Your goal: Below are the entries to work from; restate word for word the portion that opens with the line containing "Placed design" and closes with the line containing "5.53, was 5.48", keeping both.

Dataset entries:
+++

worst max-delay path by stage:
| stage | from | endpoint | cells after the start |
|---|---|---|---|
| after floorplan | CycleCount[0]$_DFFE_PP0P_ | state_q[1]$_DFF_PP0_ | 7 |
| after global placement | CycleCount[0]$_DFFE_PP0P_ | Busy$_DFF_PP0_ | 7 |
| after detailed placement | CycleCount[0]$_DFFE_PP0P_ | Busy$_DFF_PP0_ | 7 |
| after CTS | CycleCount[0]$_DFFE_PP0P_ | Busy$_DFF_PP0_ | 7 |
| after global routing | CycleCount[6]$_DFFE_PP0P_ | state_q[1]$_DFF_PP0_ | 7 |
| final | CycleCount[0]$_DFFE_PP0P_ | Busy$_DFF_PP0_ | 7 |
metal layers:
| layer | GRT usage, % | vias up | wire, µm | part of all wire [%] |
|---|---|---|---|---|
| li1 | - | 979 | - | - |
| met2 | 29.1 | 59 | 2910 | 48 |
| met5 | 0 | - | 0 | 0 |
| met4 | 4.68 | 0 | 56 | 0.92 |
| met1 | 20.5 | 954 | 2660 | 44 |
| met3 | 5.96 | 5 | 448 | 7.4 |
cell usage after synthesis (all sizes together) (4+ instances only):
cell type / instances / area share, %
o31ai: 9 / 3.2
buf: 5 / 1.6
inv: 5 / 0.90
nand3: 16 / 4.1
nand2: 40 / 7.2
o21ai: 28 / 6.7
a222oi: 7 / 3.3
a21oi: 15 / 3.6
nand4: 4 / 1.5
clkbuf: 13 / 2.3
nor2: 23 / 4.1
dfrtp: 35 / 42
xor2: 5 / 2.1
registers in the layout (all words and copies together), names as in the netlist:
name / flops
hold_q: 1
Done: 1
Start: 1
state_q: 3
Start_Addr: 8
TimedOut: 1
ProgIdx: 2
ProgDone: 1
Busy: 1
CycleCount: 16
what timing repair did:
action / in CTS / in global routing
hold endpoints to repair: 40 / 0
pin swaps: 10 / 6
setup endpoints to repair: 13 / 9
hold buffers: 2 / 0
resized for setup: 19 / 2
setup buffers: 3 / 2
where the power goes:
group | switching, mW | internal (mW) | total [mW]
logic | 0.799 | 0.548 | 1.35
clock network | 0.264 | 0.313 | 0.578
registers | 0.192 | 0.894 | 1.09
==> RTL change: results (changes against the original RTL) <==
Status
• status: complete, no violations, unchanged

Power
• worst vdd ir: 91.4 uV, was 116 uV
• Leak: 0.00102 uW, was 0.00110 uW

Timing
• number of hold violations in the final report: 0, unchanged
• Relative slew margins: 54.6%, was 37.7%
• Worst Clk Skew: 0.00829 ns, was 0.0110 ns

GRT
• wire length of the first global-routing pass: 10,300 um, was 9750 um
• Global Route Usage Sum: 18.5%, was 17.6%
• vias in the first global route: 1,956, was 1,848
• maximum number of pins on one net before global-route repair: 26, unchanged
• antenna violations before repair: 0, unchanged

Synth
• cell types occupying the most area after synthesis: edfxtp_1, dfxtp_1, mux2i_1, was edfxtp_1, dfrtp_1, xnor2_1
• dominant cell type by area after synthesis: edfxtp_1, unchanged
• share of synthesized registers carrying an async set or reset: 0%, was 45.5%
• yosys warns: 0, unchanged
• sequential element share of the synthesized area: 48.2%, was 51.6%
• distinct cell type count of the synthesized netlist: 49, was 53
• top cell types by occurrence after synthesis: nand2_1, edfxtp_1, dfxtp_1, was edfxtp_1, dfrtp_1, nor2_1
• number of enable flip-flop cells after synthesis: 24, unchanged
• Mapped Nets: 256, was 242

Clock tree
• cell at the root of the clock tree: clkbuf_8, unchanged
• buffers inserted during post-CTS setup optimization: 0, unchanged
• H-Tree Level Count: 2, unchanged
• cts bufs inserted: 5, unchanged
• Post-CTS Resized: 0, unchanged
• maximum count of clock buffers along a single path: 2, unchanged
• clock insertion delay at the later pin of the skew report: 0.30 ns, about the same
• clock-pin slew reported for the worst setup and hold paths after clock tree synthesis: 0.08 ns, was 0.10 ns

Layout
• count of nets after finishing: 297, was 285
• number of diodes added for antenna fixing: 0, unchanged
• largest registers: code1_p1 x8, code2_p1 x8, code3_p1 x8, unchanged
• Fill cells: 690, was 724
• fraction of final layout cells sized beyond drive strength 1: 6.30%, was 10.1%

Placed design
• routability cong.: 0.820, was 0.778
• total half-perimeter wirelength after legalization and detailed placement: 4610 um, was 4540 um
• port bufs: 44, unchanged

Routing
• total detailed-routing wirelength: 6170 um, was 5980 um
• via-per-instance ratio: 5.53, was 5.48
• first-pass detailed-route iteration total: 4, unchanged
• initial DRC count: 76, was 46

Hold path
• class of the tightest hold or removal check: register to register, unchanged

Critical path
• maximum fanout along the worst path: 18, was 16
<file path="src/rtl/axi_enhanced_rx_route_ctrl_if.sv">
// rtl/axi_enhanced_rx_route_ctrl_if.sv - upstream RX stream plus four-way egress valid/ready bundle
// master drives the upstream stream and egress readies; slave is the route controller.
interface axi_enhanced_rx_route_ctrl_if #(
  parameter int C_DATA_WIDTH = 64
);
  logic [C_DATA_WIDTH-1:0] s_axis_rx_tdata;
  logic                    s_axis_rx_tvalid;
  logic                    s_axis_rx_tready;
  logic                    s_axis_rx_tlast;
  logic [3:0]              dst_tvalid;
  logic [3:0]              dst_tready;

  modport master (
    output s_axis_rx_tdata, s_axis_rx_tvalid, s_axis_rx_tlast, dst_tready,
    input  s_axis_rx_tready, dst_tvalid
  );

  modport slave (
    input  s_axis_rx_tdata, s_axis_rx_tvalid, s_axis_rx_tlast, dst_tready,
    output s_axis_rx_tready, dst_tvalid
  );
endinterface

</file>
<file path="src/rtl/axi_enhanced_rx_route_ctrl.sv">
// rtl/axi_enhanced_rx_route_ctrl.sv - packet steering to CR/CW/RC/CFG with drop and stall detection
// The route is locked from the header beat and held until the tlast beat is accepted.
module axi_enhanced_rx_route_ctrl #(
  parameter int    C_DATA_WIDTH  = 64,
  parameter string C_ROOT_PORT   = "FALSE",
  parameter int    C_STALL_LIMIT = 1024,
  parameter int    C_CNT_WIDTH   = 16,
  parameter int    TCQ           = 1
) (
  input  logic                         com_iclk,
  input  logic                         com_sysrst,
  axi_enhanced_rx_route_ctrl_if.slave  rx,
  input  logic                         is_msi_trn,
  input  logic                         cfg_req,
  input  logic                         trn_lnk_up,
  output logic [3:0]                   route_sel,
  output logic                         busy,
  output logic [C_CNT_WIDTH-1:0]       drop_cnt,
  output logic                         stall_err
);

  localparam bit ROOT_PORT = (C_ROOT_PORT == "TRUE") ? 1'b1 : 1'b0;
  localparam int SW = $clog2(C_STALL_LIMIT + 1);
  localparam logic [SW-1:0] STALL_LIMIT = SW'(C_STALL_LIMIT);
  localparam logic [3:0] R_CR  = 4'b0001;
  localparam logic [3:0] R_CW  = 4'b0010;
  localparam logic [3:0] R_RC  = 4'b0100;
  localparam logic [3:0] R_CFG = 4'b1000;
  localparam int unused_tcq = TCQ;

  typedef enum logic [1:0] {S_IDLE, S_ROUTE, S_DROP} state_t;

  state_t                 state_q;
  logic [3:0]             route_sel_q;
  logic                   busy_q;
  logic [C_CNT_WIDTH-1:0] drop_cnt_q;
  logic [SW-1:0]          stall_cnt_q, stall_cnt_d;
  logic                   stall_err_q, stall_err_d;

  logic [6:0] ft;
  logic [3:0] dec_route;
  logic       tready;
  logic       accepted;
  logic       last_accepted;
  logic       unused_tdata;

  assign ft            = rx.s_axis_rx_tdata[30:24];
  assign unused_tdata  = ^rx.s_axis_rx_tdata;

  // Ready depends only on registered state and egress readies, never on tvalid.
  assign tready        = (state_q == S_DROP) | (|(route_sel_q & rx.dst_tready));
  assign accepted      = rx.s_axis_rx_tvalid & tready;
  assign last_accepted = accepted & rx.s_axis_rx_tlast;

  assign rx.s_axis_rx_tready = tready;
  assign rx.dst_tvalid       = route_sel_q & {4{rx.s_axis_rx_tvalid}};
  assign route_sel           = route_sel_q;
  assign busy                = busy_q;
  assign drop_cnt            = drop_cnt_q;
  assign stall_err           = stall_err_q;

  // A zero result means the packet is dropped.
  always_comb begin
    dec_route = 4'b0000;
    if (!trn_lnk_up) begin
      dec_route = 4'b0000;
    end else if (ft[6] && ft[4:0] == 5'b00000 && ROOT_PORT && is_msi_trn) begin
      dec_route = R_CFG;
    end else if (!ft[6] && (ft[4:0] == 5'b00000 || ft[4:0] == 5'b00001 || ft[4:0] == 5'b00010)) begin
      dec_route = R_CR;
    end else if (ft[6] && (ft[4:0] == 5'b00000 || ft[4:0] == 5'b00010)) begin
      dec_route = R_CW;
    end else if (ft[4:0] == 5'b01010 || ft[4:0] == 5'b01011) begin
      dec_route = cfg_req ? R_CFG : R_RC;
    end else if (ft[4:3] == 2'b10) begin
      dec_route = R_CFG;
    end
  end

  always_ff @(posedge com_iclk) begin
    if (com_sysrst) begin
      state_q     <= S_IDLE;
      route_sel_q <= 4'b0000;
      busy_q      <= 1'b0;
      drop_cnt_q  <= '0;
    end else begin
      case (state_q)
        S_IDLE: begin
          if (rx.s_axis_rx_tvalid) begin
            busy_q <= 1'b1;
            if (dec_route == 4'b0000) begin
              state_q <= S_DROP;
              if (drop_cnt_q != '1) drop_cnt_q <= drop_cnt_q + 1'b1;
            end else begin
              state_q     <= S_ROUTE;
              route_sel_q <= dec_route;
            end
          end
        end
        S_ROUTE, S_DROP: begin
          if (last_accepted) begin
            state_q     <= S_IDLE;
            route_sel_q <= 4'b0000;
            busy_q      <= 1'b0;
          end
        end
        default: begin
          state_q     <= S_IDLE;
          route_sel_q <= 4'b0000;
          busy_q      <= 1'b0;
        end
      endcase
    end
  end

  // Counter saturates at the limit so the error fires once per stall episode.
  always_comb begin
    stall_cnt_d = stall_cnt_q;
    if (state_q != S_ROUTE || accepted) begin
      stall_cnt_d = '0;
    end else if (rx.s_axis_rx_tvalid && stall_cnt_q != STALL_LIMIT) begin
      stall_cnt_d = stall_cnt_q + 1'b1;
    end
    stall_err_d = (stall_cnt_d == STALL_LIMIT) && (stall_cnt_q != STALL_LIMIT);
  end

  always_ff @(posedge com_iclk) begin
    if (com_sysrst) begin
      stall_cnt_q <= '0;
      stall_err_q <= 1'b0;
    end else begin
      stall_cnt_q <= stall_cnt_d;
      stall_err_q <= stall_err_d;
    end
  end

endmodule
</file>
<file path="src/flat_wrapper.sv">
// flat-port wrapper written by rule: the top's interface ports become plain ports
module axi_enhanced_rx_route_ctrl_flat 
#(
  parameter int    C_DATA_WIDTH  = 64,
  parameter string C_ROOT_PORT   = "     ",
  parameter int    C_STALL_LIMIT = 1024,
  parameter int    C_CNT_WIDTH   = 16,
  parameter int    TCQ           = 1
)
  (com_iclk, com_sysrst, is_msi_trn, cfg_req, trn_lnk_up, route_sel, busy, drop_cnt, stall_err, rx_s_axis_rx_tdata, rx_s_axis_rx_tvalid, rx_s_axis_rx_tlast, rx_dst_tready, rx_s_axis_rx_tready, rx_dst_tvalid);
  axi_enhanced_rx_route_ctrl_if #(.C_DATA_WIDTH(C_DATA_WIDTH)) rx_i ();
  input  logic com_iclk;
  input  logic com_sysrst;
  input  logic is_msi_trn;
  input  logic cfg_req;
  input  logic trn_lnk_up;
  output logic [3:0] route_sel;
  output logic busy;
  output logic [C_CNT_WIDTH-1:0] drop_cnt;
  output logic stall_err;
  input wire logic [$bits(rx_i.s_axis_rx_tdata)-1:0] rx_s_axis_rx_tdata;
  input wire logic [$bits(rx_i.s_axis_rx_tvalid)-1:0] rx_s_axis_rx_tvalid;
  input wire logic [$bits(rx_i.s_axis_rx_tlast)-1:0] rx_s_axis_rx_tlast;
  input wire logic [$bits(rx_i.dst_tready)-1:0] rx_dst_tready;
  output wire logic [$bits(rx_i.s_axis_rx_tready)-1:0] rx_s_axis_rx_tready;
  output wire logic [$bits(rx_i.dst_tvalid)-1:0] rx_dst_tvalid;
  assign rx_i.s_axis_rx_tdata = rx_s_axis_rx_tdata;
  assign rx_i.s_axis_rx_tvalid = rx_s_axis_rx_tvalid;
  assign rx_i.s_axis_rx_tlast = rx_s_axis_rx_tlast;
  assign rx_i.dst_tready = rx_dst_tready;
  assign rx_s_axis_rx_tready = rx_i.s_axis_rx_tready;
  assign rx_dst_tvalid = rx_i.dst_tvalid;
  axi_enhanced_rx_route_ctrl #(.C_DATA_WIDTH(C_DATA_WIDTH), .C_ROOT_PORT(C_ROOT_PORT), .C_STALL_LIMIT(C_STALL_LIMIT), .C_CNT_WIDTH(C_CNT_WIDTH), .TCQ(TCQ)) u_core (.com_iclk(com_iclk), .com_sysrst(com_sysrst), .rx(rx_i), .is_msi_trn(is_msi_trn), .cfg_req(cfg_req), .trn_lnk_up(trn_lnk_up), .route_sel(route_sel), .busy(busy), .drop_cnt(drop_cnt), .stall_err(stall_err));
endmodule
</file>
<file path="config.mk">
export PLATFORM = sky130hd
export DESIGN_NAME = axi_enhanced_rx_route_ctrl_flat
export DESIGN_NICKNAME = d
export VERILOG_FILES = /design/src/rtl/axi_enhanced_rx_route_ctrl_if.sv /design/src/rtl/axi_enhanced_rx_route_ctrl.sv /design/src/flat_wrapper.sv
export SDC_FILE = /design/constraint.sdc
export NUM_CORES = 1
export LEC_CHECK = 0
export CAP_MARGIN = 20
export CORE_MARGIN = 2
export CORE_UTILIZATION = 44
export CTS_BUF_LIST = sky130_fd_sc_hd__clkbuf_8
export CTS_CLUSTER_DIAMETER = 100
export DETAILED_ROUTE_END_ITERATION = 10
export PLACE_DENSITY = 0.88
export SYNTH_ARGS = -nofsm -noshare
export SYNTH_HDL_FRONTEND = slang
export SYNTH_SLANG_ARGS = --single-unit
</file>
<file path="constraint.sdc">
create_clock -name com_iclk -period 4.55 [get_ports com_iclk]
set_input_delay 1.1375 -clock com_iclk [delete_from_list [all_inputs] [get_ports com_iclk]]
set_output_delay 1.1375 -clock com_iclk [all_outputs]
set_load 0.005 [all_outputs]
</file>
==> impl_metrics.csv, run 1 <==
group,metric,value,unit
clocking,cts_max_path_buffers,2,
cells_and_area,multi_input_comb_area,1170,um^2
pwr,power_frac_clock,31.8,%
timing,maxSlewHeadroom,44.5,%
timing,slew_violations,0,
cells_and_area,area_taken_by_flip_flops_and_latches,701,um^2
grt,grt_start_max_net_pins,23,
clocking,cts.sinks,35,
timing,setup_repair_after_global_routing_missed_its_margin,"false",
logic_synthesis,post_synth_inst_count,234,
cells_and_area,nets,356,
pwr,power.leakage,0.912,nW
logic_synthesis,ys_seq_area_share,35.8,%
grt,globalRouteTotalUtil,18.0,%
clocking,clk_pin_slew,0.07,ns
grt,vias_in_the_first_global_route,1624,
setup_path,regToRegStartpoint,"u_core.state_q[0]",
logic_synthesis,synth_async_sr_flop_share,0,%
floorplanning,boundaryPins,102,
clocking,later_pin_clock_latency_in_the_skew_report,0.29,ns
place,hpwl,3.14,mm
drt,post_drt_wl_per_cell,13.3,um
clocking,clock-root-buffer,"clkbuf_8",
clocking,cts-htree-levels,2,
status,outcome,"completed",
floorplanning,die-area,5000,um^2
timing,final_min_period_over_clock_period,81.8,%
floorplanning,die-width,70.7,um
logic_synthesis,syn-mean-instance-area,8.37,um^2
cells_and_area,drive_above_1_share,9.42,%
setup_path,worst_setup_path_end_kind,"output port",
floorplanning,core-area,4320,um^2
clocking,tritoncts_clock_tree,"yes",
drt,drtIter0Drc,111,
timing,clock_skew,0.00372,ns
pwr,pwr-share-comb,25.6,%
logic_synthesis,synth-edff-count,0,
pwr,seqPwrFrac,42.7,%
timing,hold_viol_final,0,
timing,finalSetupTns,0,ns
setup_path,r2r_setup_slk,2.38,ns
logic_synthesis,yosys_register_bits,35,
grt,number_of_antenna_violations_at_the_first_check_in_global_routing,0,
logic_synthesis,synthFlopType,"dfxtp_1",
setup_path,critical_path.max_fanout,15,
clocking,cts_hold_buf,0,
logic_synthesis,syn-num-nets,315,
setup_path,worstSetupStartpointType,"input port",
floorplanning,floorplan.rows,24,
pwr,netSwitchingFraction,29.6,%
setup_path,timing_worst_setup_path_type,"input port to output port",
timing,max_freq,0.269,GHz
drt,dr_total_vias,1774,
drt,first_pass_iters,5,
setup_path,regToRegEndpoint,"u_core.drop_cnt[15]",
drt,vias_per_cell,5.41,
clocking,cts_buf_count,5,
drt,routed_antenna_nets,0,
grt,overflow_left_after_global_routing,0,
place,place_congestion,0.804,
cells_and_area,num-fill-cells,396,
pwr,net_switching_component_of_the_power,0.234,mW
pwr,power_per_cell_area,315,nW/um^2
cells_and_area,layout-area-overhead-vs-synth,28.0,%
pwr,power.total,0.790,mW
hold_path,hold_path_depth,2,
place,io_buffers,42,
floorplanning,die_height,70.7,um
clocking,cts.repair_timing.setup_buffer_count,0,
setup_path,critPathRequiredTime,3.41,ns
timing,timing_worst_slew_pin_value,0.830,ns
cells_and_area,antennaDiodeCount,0,
pwr,max-vdd-ir-drop,0.000289,V
setup_path,arrival,2.58,ns
logic_synthesis,synth.cell_area,1960,um^2
hold_path,holdCritStartpoint,"u_core.drop_cnt[15]",
drt,total_detailed_routing_wirelength,4.35,mm
floorplanning,initial_cell_density_of_the_core,45.3,%
timing,layout_min_cycle_time,3.72,ns
hold_path,hold_path.class,"flop to flop",
clocking,post_cts_resize_count,0,
hold_path,hold_end,"u_core.drop_cnt[15]",
timing,setup_viol_count_final,0,
setup_path,r2r.worst_path.cells,9,
pwr,cellInternalPower,0.556,mW
drt,drc,0,
grt,first_pass_grt_wire_length,7.34,mm
logic_synthesis,yosys_warnings,0,
cells_and_area,post-route-util,58.0,%
job,max-cap-violations,0,
logic_synthesis,synth_cell_types,51,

+++

Answer area:
Placed design
• routability cong.: 0.820, was 0.778
• total half-perimeter wirelength after legalization and detailed placement: 4610 um, was 4540 um
• port bufs: 44, unchanged

Routing
• total detailed-routing wirelength: 6170 um, was 5980 um
• via-per-instance ratio: 5.53, was 5.48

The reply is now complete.